* **Task prompt**
Each line of the entries that mentions the string "postLayoutCoreUtil" needs to be reported.

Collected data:
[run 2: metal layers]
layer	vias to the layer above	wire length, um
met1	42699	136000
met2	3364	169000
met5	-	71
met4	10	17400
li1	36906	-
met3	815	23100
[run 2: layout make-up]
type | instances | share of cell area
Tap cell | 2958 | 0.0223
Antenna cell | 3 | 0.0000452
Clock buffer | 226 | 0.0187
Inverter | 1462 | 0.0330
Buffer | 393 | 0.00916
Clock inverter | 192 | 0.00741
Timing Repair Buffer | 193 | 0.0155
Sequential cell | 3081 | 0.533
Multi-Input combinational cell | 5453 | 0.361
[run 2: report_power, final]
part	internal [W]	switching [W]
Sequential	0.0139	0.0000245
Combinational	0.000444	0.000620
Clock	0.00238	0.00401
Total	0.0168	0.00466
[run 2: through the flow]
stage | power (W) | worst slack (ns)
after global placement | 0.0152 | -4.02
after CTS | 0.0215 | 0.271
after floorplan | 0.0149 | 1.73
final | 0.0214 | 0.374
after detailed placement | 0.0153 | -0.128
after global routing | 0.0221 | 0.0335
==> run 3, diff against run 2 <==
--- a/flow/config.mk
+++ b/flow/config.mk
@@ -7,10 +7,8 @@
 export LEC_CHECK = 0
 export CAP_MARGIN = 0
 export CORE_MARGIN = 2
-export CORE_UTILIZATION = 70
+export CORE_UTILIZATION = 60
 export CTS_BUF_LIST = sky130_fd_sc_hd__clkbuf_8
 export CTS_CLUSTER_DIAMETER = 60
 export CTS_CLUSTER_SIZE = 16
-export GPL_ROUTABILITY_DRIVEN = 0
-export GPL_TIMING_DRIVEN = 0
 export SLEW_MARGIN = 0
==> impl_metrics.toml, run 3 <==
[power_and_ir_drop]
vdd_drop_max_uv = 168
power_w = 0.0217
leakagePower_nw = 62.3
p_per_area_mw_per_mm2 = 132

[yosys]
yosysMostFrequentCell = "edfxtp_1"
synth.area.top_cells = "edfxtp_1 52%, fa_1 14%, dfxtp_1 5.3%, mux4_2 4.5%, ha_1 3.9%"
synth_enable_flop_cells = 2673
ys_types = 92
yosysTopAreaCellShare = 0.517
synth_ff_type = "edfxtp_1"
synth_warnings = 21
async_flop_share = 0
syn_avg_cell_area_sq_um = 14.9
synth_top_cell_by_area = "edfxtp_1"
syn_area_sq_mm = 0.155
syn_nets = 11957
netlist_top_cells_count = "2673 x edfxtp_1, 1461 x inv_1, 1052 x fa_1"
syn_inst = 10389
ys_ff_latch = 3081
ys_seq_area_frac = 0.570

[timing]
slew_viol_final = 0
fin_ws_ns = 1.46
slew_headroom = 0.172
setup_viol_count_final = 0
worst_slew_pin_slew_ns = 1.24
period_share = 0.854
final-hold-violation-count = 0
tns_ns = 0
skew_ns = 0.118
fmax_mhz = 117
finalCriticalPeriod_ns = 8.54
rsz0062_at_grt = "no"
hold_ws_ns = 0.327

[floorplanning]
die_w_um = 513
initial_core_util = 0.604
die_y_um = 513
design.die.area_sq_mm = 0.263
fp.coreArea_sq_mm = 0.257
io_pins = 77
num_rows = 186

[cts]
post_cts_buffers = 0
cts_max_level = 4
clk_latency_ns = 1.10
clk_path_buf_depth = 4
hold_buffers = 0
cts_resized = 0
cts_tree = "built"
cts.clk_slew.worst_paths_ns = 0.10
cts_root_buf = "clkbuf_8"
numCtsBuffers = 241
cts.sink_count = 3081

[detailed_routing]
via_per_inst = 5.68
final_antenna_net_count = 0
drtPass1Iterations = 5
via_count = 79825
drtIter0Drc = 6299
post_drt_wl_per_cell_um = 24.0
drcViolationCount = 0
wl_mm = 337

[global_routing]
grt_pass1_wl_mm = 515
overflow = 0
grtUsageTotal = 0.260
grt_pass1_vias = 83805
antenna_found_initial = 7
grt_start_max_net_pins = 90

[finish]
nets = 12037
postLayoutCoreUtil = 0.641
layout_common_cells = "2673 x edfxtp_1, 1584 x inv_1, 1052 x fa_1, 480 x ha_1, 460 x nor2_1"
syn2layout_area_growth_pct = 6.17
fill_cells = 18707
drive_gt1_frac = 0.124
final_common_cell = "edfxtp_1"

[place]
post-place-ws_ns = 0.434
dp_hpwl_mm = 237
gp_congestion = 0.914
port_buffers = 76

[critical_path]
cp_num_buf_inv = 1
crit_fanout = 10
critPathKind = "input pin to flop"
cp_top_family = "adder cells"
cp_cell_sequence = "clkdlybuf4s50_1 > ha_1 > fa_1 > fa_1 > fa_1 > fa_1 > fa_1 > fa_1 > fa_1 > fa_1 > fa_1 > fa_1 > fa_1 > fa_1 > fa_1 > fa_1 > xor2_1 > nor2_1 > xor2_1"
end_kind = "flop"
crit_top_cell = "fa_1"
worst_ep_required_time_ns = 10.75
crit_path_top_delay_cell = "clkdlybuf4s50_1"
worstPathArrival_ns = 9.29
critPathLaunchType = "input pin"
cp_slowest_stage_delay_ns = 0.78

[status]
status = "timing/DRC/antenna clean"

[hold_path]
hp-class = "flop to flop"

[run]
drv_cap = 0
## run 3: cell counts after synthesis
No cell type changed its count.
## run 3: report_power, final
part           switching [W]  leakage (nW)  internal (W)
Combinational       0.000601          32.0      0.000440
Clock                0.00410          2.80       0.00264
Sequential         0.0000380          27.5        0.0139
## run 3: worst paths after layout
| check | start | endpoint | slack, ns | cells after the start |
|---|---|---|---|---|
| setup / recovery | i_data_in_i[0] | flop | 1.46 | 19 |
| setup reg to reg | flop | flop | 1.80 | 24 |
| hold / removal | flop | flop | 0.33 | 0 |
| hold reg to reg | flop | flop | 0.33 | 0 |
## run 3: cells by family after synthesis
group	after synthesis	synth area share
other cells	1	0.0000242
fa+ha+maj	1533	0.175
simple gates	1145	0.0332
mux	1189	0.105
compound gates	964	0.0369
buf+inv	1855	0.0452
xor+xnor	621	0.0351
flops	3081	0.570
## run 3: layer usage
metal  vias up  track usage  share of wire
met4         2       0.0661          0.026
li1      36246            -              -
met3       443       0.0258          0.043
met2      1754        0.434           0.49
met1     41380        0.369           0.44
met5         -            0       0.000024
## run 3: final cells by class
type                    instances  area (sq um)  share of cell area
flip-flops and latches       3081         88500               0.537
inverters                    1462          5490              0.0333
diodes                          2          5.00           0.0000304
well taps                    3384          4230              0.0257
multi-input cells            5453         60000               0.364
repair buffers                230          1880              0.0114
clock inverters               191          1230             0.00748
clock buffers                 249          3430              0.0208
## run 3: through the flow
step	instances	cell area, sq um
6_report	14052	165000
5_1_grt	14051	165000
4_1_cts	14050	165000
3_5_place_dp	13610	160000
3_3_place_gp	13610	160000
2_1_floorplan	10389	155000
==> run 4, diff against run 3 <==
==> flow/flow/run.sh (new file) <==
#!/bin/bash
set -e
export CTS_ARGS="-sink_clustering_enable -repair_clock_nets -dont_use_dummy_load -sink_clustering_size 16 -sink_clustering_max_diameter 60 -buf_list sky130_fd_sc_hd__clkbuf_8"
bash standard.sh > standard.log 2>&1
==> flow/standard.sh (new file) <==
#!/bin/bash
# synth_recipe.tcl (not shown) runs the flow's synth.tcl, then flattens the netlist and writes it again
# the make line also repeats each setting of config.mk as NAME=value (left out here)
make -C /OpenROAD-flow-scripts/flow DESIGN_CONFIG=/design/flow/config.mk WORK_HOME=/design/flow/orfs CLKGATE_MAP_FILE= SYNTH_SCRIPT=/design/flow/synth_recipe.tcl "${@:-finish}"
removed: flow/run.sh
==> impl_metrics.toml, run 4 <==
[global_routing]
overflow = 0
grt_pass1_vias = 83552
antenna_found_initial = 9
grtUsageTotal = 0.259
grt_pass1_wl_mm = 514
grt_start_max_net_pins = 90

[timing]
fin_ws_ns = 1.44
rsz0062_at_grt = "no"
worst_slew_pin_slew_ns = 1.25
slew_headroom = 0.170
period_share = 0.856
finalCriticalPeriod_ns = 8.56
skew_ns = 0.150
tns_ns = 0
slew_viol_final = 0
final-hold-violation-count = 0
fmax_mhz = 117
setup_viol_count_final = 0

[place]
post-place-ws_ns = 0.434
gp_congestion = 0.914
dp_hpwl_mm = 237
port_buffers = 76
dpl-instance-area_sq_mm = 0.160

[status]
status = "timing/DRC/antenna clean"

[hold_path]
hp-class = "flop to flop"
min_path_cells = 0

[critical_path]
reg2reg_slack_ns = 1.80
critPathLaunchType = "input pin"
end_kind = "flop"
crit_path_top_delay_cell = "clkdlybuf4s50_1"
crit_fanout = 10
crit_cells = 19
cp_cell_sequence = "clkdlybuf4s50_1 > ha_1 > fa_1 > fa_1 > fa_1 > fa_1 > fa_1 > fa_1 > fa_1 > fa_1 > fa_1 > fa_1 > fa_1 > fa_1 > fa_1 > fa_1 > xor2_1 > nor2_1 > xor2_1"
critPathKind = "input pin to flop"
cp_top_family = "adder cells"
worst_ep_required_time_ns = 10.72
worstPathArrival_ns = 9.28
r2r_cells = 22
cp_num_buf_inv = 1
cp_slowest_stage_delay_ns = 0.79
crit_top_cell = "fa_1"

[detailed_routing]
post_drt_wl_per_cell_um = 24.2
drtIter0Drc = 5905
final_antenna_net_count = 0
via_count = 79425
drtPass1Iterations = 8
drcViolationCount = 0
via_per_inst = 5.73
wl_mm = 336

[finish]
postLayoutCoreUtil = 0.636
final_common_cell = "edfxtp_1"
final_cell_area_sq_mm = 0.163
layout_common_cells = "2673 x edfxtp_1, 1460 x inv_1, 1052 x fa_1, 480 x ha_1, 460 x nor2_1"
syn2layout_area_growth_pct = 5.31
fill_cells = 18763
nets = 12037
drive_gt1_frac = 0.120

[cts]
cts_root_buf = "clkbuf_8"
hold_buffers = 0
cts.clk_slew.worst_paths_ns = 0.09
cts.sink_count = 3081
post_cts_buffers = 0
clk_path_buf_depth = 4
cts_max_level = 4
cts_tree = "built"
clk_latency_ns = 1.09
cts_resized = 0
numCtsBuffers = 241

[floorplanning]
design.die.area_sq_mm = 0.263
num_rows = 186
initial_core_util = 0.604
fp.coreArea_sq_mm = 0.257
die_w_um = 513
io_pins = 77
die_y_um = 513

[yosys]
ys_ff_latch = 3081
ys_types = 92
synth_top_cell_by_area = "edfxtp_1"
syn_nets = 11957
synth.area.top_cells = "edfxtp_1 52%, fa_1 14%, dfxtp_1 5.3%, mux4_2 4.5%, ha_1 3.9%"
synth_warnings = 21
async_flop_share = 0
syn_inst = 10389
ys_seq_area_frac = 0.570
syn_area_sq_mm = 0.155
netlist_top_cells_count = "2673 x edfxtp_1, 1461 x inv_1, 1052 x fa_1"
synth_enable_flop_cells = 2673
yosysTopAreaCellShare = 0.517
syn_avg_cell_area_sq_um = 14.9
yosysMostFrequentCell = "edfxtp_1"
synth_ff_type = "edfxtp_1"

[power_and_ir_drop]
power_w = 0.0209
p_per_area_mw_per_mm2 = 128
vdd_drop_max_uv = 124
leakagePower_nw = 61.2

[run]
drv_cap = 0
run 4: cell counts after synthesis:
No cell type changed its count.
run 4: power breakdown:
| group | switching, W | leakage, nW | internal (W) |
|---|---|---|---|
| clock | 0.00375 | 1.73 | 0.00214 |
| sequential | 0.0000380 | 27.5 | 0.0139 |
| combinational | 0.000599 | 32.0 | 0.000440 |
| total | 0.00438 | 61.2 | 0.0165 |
What follows belongs to an exercise in optimizing a design on an open flow for small area; a production flow would make more cautious choices.
Only simulation tests tie the RTL to the original design; equivalence was not proved.
Power and IR drop assume default switching activity.

==> design/flow/design.v <==
module Compare_fp(
    output ge,
    input [31:0] a,
    input [31:0] b
);
    wire [31:0] c;
    assign c[0] = ~a[31];
    genvar i;
    generate for (i = 0; i < 31; i = i + 1) begin : g
        assign c[i+1] = (a[i] & ~b[i]) | ((a[i] | ~b[i]) & c[i]);
    end endgenerate
    assign ge = (a[31] ^ b[31]) ? ~a[31] : (c[31] ^ a[31]);
endmodule
module addSub(
    output [31:0] o,
    input  [31:0] a,
    input  [31:0] b,
    input         s
);
    wire as_ = a[31];
    wire bs_ = b[31] ^ s;
    wire [31:0] cc;
    assign cc[0] = 1'b0;
    genvar i;
    generate for (i = 0; i < 31; i = i + 1) begin : gc
        assign cc[i+1] = (b[i] & ~a[i]) | ((b[i] | ~a[i]) & cc[i]);
    end endgenerate
    wire swap = cc[31];
    wire [30:0] xm = swap ? b[30:0] : a[30:0];
    wire [30:0] ym = swap ? a[30:0] : b[30:0];
    wire xs = swap ? bs_ : as_;
    wire ys = swap ? as_ : bs_;
    wire [7:0] xe = xm[30:23];
    wire [7:0] ye = ym[30:23];
    wire [7:0] sh;
    wire shc;
    rca #(8) ush(.s(sh), .co(shc), .a(xe), .b(~ye), .ci(1'b1));
    wire far = (sh[7:5] != 3'b0) | (sh[4:3] == 2'b11);
    wire [23:0] y0 = {1'b1, ym[22:0]};
    wire [23:0] y1 = sh[0] ? {1'b0,  y0[23:1]} : y0;
    wire [23:0] y2 = sh[1] ? {2'b0,  y1[23:2]} : y1;
    wire [23:0] y3 = sh[2] ? {4'b0,  y2[23:4]} : y2;
    wire [23:0] y4 = sh[3] ? {8'b0,  y3[23:8]} : y3;
    wire [23:0] y5 = sh[4] ? {16'b0, y4[23:16]} : y4;
    wire [23:0] ya = far ? 24'b0 : y5;
    wire sub = xs ^ ys;
    wire [23:0] t;
    wire tc;
    rca #(24) uad(.s(t), .co(tc), .a({1'b1, xm[22:0]}), .b(ya ^ {24{sub}}), .ci(sub));
    wire [24:0] v0 = {tc & ~sub, t};
    wire z16 = (v0[24:9] == 16'b0);
    wire [24:0] v1 = z16 ? {v0[8:0], 16'b0} : v0;
    wire z8  = (v1[24:17] == 8'b0);
    wire [24:0] v2 = z8 ? {v1[16:0], 8'b0} : v1;
    wire z4  = (v2[24:21] == 4'b0);
    wire [24:0] v3 = z4 ? {v2[20:0], 4'b0} : v2;
    wire z2  = (v3[24:23] == 2'b0);
    wire [24:0] v4 = z2 ? {v3[22:0], 2'b0} : v3;
    wire z1  = ~v4[24];
    wire [24:0] v5 = z1 ? {v4[23:0], 1'b0} : v4;
    wire zero = ~v5[24];
    wire [4:0] lz = {z16, z8, z4, z2, z1};
    wire [7:0] k = 8'd1 - {3'b0, lz};
    wire [7:0] te;
    wire tec;
    rca #(8) uex(.s(te), .co(tec), .a(xe), .b(k), .ci(1'b0));
    assign o = zero ? 32'b0 : {xs, te, v5[23:1]};
endmodule
module srt_row(
    output [26:0] So,
    output [26:0] Co,
    output        qp,
    output        qn,
    input  [26:0] S,
    input  [26:0] C,
    input  [23:0] D
);
    wire [3:0] y;
    wire yc;
    rca #(4) ue(.s(y), .co(yc), .a(S[26:23]), .b(C[26:23]), .ci(1'b0));
    assign qp = ~y[3];
    assign qn = y[3] & ~(y[2] & y[1] & y[0]);
    wire [26:0] A = ({27{qp}} & ~{3'b000, D}) | ({27{qn}} & {3'b000, D});
    wire [26:0] s = S ^ C ^ A;
    wire [26:0] c = (S & C) | (S & A) | (C & A);
    assign So = {s[25:0], 1'b0};
    assign Co = {c[24:0], qp, 1'b0};
endmodule
module div(
    output [24:0] r,
    output [11:0] qp,
    output [11:0] qn,
    input  [26:0] in2r,
    input  [23:0] D
);
    wire [26:0] S [0:12];
    wire [26:0] C [0:12];
    assign S[0] = in2r;
    assign C[0] = 27'b0;
    genvar i;
    generate for (i = 0; i < 12; i = i + 1) begin : g
        srt_row u(.So(S[i+1]), .Co(C[i+1]), .qp(qp[11-i]), .qn(qn[11-i]),
                  .S(S[i]), .C(C[i]), .D(D));
    end endgenerate
    wire co;
    rca #(25) ucpa(.s(r), .co(co), .a(S[12][25:1]), .b(C[12][25:1]), .ci(1'b0));
endmodule
This design comes from an exercise in tuning for small area on the open sky130 flow, not from production work. At most, simulation tests tie the RTL to the original design; equivalence was not proved. The RTL of runs 3 and 4 was laid out without a check of its function. No activity file was given, so power comes from the tool's default toggle rates.

File: config.mk
export PLATFORM = sky130hd
export DESIGN_NAME = dso100fb
export DESIGN_NICKNAME = dso100fb
export VERILOG_FILES = /design/flow/design.v
export SDC_FILE = /design/flow/constraint.sdc
export NUM_CORES = 4
export LEC_CHECK = 0
export CAP_MARGIN = 20
export CORE_MARGIN = 2
export CORE_UTILIZATION = 40
export CTS_BUF_LIST = sky130_fd_sc_hd__clkbuf_8
export CTS_CLUSTER_DIAMETER = 70
export CTS_CLUSTER_SIZE = 15
export SLEW_MARGIN = 20
File: constraint.sdc
create_clock -name core_clock -period 10.0 [get_ports {CLK}]
set_input_delay 2.0000 -clock core_clock [delete_from_list [all_inputs] [get_ports {CLK}]]
set_output_delay 2.0000 -clock core_clock [all_outputs]
set_load 0.01 [all_outputs]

* **Exercise answer**
postLayoutCoreUtil = 0.641
postLayoutCoreUtil = 0.636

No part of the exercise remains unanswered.